Aim of the exercise = Please transcribe exactly, and only, the lines of the data below between the line holding "switching [mW] |" and the line holding "name / cells", inclusive.
■ ■ ■
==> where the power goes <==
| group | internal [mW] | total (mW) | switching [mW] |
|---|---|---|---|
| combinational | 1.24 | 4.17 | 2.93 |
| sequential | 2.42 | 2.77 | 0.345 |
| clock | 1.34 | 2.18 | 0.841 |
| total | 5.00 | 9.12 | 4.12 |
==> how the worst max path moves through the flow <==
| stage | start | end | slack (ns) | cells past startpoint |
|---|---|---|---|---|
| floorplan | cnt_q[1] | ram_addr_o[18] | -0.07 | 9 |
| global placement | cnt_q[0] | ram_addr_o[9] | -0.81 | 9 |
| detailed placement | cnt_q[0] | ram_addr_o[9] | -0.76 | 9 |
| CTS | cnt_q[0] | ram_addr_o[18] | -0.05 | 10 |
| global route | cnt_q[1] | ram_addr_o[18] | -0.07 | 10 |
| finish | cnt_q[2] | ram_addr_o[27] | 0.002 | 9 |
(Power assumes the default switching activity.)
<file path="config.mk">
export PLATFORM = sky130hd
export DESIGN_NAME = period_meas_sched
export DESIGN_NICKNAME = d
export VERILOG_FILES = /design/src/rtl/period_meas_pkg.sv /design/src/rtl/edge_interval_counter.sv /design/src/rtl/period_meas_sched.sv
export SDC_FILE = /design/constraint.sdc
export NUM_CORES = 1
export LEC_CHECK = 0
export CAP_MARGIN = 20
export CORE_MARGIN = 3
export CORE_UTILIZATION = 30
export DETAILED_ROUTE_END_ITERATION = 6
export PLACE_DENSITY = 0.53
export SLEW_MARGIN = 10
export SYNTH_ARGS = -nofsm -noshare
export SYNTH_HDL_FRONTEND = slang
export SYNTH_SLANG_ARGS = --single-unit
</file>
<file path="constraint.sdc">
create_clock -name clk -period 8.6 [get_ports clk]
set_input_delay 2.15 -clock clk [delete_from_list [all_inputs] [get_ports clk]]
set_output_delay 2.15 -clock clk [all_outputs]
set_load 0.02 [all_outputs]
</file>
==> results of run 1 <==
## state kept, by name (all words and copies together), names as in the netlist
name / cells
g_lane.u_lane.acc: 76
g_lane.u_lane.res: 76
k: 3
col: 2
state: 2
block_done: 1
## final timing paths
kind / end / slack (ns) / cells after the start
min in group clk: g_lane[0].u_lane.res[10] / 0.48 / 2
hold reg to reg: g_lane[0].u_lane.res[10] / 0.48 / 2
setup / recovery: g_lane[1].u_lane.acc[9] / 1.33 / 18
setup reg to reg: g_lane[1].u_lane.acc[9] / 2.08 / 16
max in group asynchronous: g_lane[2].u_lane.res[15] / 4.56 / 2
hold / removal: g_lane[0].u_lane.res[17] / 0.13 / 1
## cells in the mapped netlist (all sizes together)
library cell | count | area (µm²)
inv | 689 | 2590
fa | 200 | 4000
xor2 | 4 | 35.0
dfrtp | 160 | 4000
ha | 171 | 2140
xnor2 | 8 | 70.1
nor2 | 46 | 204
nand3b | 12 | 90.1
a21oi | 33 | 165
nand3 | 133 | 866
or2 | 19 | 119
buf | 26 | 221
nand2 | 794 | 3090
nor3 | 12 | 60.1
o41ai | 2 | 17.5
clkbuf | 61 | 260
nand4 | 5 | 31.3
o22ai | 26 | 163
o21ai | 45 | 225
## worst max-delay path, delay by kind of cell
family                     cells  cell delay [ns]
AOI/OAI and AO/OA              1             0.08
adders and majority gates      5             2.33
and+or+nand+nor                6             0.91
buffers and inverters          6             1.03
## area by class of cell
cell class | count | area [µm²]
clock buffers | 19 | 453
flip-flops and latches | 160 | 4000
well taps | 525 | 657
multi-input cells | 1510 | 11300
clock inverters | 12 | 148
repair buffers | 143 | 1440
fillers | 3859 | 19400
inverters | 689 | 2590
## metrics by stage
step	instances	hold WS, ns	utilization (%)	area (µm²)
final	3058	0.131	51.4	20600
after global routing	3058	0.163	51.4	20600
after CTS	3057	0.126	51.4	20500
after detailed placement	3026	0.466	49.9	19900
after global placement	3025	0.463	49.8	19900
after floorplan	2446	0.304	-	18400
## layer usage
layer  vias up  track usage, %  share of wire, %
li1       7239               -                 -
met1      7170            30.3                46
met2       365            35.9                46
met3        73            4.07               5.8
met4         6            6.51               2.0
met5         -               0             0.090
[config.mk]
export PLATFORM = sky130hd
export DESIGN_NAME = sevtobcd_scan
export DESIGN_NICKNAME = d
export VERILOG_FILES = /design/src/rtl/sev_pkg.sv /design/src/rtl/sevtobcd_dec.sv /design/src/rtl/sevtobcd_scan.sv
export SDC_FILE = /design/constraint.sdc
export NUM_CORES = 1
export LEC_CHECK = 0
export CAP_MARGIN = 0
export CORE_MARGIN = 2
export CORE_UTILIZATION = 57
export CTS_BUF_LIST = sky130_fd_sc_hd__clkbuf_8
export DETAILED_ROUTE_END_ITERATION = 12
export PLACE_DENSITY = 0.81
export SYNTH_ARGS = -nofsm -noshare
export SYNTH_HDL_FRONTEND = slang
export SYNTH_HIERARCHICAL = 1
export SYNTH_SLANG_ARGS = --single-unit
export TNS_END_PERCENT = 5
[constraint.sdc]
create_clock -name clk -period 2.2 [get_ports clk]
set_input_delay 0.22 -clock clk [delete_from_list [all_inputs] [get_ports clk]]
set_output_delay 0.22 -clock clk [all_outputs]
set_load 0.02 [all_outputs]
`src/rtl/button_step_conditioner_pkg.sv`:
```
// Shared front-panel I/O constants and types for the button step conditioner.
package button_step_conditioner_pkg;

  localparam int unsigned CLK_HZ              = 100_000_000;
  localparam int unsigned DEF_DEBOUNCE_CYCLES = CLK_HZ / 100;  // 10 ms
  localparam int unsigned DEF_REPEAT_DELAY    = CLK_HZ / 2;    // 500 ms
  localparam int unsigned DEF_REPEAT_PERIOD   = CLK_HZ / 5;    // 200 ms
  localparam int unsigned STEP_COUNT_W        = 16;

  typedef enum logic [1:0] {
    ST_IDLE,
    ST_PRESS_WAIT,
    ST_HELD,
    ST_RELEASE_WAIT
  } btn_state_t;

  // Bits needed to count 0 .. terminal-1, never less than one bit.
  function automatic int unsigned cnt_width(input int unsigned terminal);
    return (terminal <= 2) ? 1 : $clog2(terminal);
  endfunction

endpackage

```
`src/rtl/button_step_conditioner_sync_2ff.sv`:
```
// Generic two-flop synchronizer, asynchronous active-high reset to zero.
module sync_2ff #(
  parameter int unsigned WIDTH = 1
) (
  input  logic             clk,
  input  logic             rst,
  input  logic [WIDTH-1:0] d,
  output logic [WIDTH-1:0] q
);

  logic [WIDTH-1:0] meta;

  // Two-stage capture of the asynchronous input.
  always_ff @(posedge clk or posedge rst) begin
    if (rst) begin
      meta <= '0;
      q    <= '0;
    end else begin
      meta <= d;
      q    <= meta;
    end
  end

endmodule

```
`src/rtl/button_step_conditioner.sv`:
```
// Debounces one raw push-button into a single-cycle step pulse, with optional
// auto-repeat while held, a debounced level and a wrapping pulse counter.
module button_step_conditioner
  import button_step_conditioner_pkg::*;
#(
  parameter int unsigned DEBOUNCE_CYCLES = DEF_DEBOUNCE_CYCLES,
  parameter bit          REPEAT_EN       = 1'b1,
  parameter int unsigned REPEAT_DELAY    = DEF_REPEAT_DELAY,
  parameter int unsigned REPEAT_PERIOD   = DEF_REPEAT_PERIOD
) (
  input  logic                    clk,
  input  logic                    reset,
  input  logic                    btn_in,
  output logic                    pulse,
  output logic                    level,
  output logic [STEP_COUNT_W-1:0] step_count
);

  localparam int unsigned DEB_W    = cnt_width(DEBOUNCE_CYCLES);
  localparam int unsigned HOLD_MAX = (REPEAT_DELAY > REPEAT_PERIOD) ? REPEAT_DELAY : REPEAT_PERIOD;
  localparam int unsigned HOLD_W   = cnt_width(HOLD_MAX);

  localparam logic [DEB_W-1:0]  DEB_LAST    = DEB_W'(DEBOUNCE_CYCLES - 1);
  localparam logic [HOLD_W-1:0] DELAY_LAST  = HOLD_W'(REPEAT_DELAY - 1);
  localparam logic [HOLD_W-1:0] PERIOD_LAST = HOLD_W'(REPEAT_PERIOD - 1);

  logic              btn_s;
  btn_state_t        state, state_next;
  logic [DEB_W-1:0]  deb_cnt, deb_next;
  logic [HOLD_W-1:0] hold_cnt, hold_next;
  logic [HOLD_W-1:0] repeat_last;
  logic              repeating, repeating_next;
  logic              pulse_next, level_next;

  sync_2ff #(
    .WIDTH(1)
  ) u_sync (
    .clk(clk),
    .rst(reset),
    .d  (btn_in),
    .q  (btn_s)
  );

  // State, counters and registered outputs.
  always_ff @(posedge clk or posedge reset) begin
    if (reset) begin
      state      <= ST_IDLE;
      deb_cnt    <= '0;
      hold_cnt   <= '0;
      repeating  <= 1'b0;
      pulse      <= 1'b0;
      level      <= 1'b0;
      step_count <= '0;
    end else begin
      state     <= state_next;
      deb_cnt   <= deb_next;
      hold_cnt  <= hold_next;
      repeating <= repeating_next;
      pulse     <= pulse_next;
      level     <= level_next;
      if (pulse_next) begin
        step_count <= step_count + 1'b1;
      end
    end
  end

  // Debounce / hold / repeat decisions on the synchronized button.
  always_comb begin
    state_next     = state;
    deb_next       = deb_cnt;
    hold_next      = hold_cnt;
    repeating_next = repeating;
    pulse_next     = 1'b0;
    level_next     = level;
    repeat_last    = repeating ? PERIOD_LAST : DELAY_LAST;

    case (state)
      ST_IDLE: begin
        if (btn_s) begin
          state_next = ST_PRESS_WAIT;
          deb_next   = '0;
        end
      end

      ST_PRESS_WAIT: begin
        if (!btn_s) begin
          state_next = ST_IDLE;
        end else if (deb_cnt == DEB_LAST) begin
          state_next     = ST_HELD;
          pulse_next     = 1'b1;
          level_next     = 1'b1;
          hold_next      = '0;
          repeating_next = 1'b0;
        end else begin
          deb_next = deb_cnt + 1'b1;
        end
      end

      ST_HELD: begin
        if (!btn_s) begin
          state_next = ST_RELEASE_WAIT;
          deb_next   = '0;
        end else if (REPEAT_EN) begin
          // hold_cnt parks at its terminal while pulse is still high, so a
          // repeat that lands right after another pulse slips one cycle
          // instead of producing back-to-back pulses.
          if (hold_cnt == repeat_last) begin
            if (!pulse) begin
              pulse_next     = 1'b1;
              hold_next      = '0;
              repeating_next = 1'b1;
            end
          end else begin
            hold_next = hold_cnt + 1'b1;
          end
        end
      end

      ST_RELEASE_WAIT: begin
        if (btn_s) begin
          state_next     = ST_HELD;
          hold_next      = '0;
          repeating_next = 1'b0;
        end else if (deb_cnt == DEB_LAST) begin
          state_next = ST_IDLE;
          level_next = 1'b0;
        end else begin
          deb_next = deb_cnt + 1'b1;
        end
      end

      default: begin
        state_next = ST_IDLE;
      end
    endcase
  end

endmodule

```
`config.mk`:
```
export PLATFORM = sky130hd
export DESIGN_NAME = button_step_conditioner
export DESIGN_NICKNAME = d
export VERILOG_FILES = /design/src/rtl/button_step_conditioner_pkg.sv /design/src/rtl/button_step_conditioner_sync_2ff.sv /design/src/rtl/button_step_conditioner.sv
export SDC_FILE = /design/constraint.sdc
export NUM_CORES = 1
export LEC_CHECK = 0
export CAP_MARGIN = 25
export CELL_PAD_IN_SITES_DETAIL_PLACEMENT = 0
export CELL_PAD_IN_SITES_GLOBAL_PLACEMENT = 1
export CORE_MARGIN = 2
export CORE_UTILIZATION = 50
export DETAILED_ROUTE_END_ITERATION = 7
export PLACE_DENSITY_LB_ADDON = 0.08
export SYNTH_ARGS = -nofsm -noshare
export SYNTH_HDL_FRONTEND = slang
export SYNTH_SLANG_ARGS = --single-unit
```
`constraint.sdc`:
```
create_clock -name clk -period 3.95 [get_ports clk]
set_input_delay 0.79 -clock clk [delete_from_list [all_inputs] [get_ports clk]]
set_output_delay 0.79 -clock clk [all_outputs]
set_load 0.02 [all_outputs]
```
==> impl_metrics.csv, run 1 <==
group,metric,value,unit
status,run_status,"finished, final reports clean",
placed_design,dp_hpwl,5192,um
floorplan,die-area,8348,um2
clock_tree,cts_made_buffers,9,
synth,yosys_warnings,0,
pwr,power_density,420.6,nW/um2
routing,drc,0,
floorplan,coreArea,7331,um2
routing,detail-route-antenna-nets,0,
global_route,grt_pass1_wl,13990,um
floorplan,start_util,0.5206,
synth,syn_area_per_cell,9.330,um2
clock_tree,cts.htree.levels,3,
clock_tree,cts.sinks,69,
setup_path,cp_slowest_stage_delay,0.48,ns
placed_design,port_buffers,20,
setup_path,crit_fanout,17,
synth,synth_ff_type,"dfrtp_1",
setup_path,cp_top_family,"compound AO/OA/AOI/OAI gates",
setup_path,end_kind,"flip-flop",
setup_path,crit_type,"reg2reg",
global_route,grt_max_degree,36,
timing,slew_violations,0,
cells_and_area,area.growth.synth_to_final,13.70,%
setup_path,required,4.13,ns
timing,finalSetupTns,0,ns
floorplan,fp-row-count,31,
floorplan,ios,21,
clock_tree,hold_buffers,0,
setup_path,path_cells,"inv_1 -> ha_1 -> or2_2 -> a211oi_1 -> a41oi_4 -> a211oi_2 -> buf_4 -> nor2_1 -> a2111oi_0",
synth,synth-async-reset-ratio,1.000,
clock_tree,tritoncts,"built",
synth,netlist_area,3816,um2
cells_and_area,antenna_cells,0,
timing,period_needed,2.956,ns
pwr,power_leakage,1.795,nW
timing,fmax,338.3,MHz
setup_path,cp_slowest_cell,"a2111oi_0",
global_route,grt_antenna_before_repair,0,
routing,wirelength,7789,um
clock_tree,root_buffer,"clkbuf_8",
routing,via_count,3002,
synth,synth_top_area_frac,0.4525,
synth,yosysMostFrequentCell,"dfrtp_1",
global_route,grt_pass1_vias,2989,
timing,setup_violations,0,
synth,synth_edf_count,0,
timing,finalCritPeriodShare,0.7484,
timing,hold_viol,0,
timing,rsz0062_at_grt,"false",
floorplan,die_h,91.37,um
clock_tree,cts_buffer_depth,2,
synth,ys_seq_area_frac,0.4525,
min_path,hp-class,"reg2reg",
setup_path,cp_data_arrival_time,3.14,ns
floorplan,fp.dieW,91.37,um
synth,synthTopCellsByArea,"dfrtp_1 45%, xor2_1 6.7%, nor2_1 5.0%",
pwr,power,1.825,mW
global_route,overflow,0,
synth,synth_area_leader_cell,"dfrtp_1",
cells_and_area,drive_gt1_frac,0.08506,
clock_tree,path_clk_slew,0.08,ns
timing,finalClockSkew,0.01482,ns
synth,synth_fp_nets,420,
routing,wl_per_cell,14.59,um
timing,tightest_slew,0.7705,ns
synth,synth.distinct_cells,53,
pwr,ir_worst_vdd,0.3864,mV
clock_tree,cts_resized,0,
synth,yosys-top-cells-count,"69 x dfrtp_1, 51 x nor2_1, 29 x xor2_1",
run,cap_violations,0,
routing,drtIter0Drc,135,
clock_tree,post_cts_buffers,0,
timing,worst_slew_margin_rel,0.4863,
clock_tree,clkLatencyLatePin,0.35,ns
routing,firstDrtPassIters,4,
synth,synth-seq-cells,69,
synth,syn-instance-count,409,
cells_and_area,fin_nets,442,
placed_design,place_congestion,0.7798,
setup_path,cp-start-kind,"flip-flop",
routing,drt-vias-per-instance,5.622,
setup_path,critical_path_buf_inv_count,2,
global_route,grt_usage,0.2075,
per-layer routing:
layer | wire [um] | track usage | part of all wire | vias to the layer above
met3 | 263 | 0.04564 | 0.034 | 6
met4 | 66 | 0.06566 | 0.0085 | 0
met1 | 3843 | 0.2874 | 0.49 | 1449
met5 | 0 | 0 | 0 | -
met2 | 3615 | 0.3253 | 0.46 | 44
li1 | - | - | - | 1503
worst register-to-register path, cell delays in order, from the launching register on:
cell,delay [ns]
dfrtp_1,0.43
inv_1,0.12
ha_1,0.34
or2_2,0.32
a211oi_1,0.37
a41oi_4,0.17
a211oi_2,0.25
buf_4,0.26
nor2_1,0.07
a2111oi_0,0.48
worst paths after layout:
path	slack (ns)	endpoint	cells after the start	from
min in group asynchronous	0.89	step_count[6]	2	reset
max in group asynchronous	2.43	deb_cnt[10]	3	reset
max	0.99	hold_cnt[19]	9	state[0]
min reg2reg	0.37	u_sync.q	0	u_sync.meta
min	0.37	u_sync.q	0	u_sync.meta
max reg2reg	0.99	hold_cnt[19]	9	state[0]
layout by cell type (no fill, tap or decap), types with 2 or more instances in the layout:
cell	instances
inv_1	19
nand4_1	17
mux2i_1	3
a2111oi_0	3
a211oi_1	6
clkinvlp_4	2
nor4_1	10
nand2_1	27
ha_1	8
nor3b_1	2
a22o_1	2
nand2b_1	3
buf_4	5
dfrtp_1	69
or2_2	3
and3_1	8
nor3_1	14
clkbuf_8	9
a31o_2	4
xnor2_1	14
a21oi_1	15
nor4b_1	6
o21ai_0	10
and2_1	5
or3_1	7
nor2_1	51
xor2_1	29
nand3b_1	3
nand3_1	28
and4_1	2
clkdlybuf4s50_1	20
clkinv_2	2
■ ■ ■
Final answer =
| group | internal [mW] | total (mW) | switching [mW] |
|---|---|---|---|
| combinational | 1.24 | 4.17 | 2.93 |
| sequential | 2.42 | 2.77 | 0.345 |
| clock | 1.34 | 2.18 | 0.841 |
| total | 5.00 | 9.12 | 4.12 |
==> how the worst max path moves through the flow <==
| stage | start | end | slack (ns) | cells past startpoint |
|---|---|---|---|---|
| floorplan | cnt_q[1] | ram_addr_o[18] | -0.07 | 9 |
| global placement | cnt_q[0] | ram_addr_o[9] | -0.81 | 9 |
| detailed placement | cnt_q[0] | ram_addr_o[9] | -0.76 | 9 |
| CTS | cnt_q[0] | ram_addr_o[18] | -0.05 | 10 |
| global route | cnt_q[1] | ram_addr_o[18] | -0.07 | 10 |
| finish | cnt_q[2] | ram_addr_o[27] | 0.002 | 9 |
(Power assumes the default switching activity.)
<file path="config.mk">
export PLATFORM = sky130hd
export DESIGN_NAME = period_meas_sched
export DESIGN_NICKNAME = d
export VERILOG_FILES = /design/src/rtl/period_meas_pkg.sv /design/src/rtl/edge_interval_counter.sv /design/src/rtl/period_meas_sched.sv
export SDC_FILE = /design/constraint.sdc
export NUM_CORES = 1
export LEC_CHECK = 0
export CAP_MARGIN = 20
export CORE_MARGIN = 3
export CORE_UTILIZATION = 30
export DETAILED_ROUTE_END_ITERATION = 6
export PLACE_DENSITY = 0.53
export SLEW_MARGIN = 10
export SYNTH_ARGS = -nofsm -noshare
export SYNTH_HDL_FRONTEND = slang
export SYNTH_SLANG_ARGS = --single-unit
</file>
<file path="constraint.sdc">
create_clock -name clk -period 8.6 [get_ports clk]
set_input_delay 2.15 -clock clk [delete_from_list [all_inputs] [get_ports clk]]
set_output_delay 2.15 -clock clk [all_outputs]
set_load 0.02 [all_outputs]
</file>
==> results of run 1 <==
## state kept, by name (all words and copies together), names as in the netlist
name / cells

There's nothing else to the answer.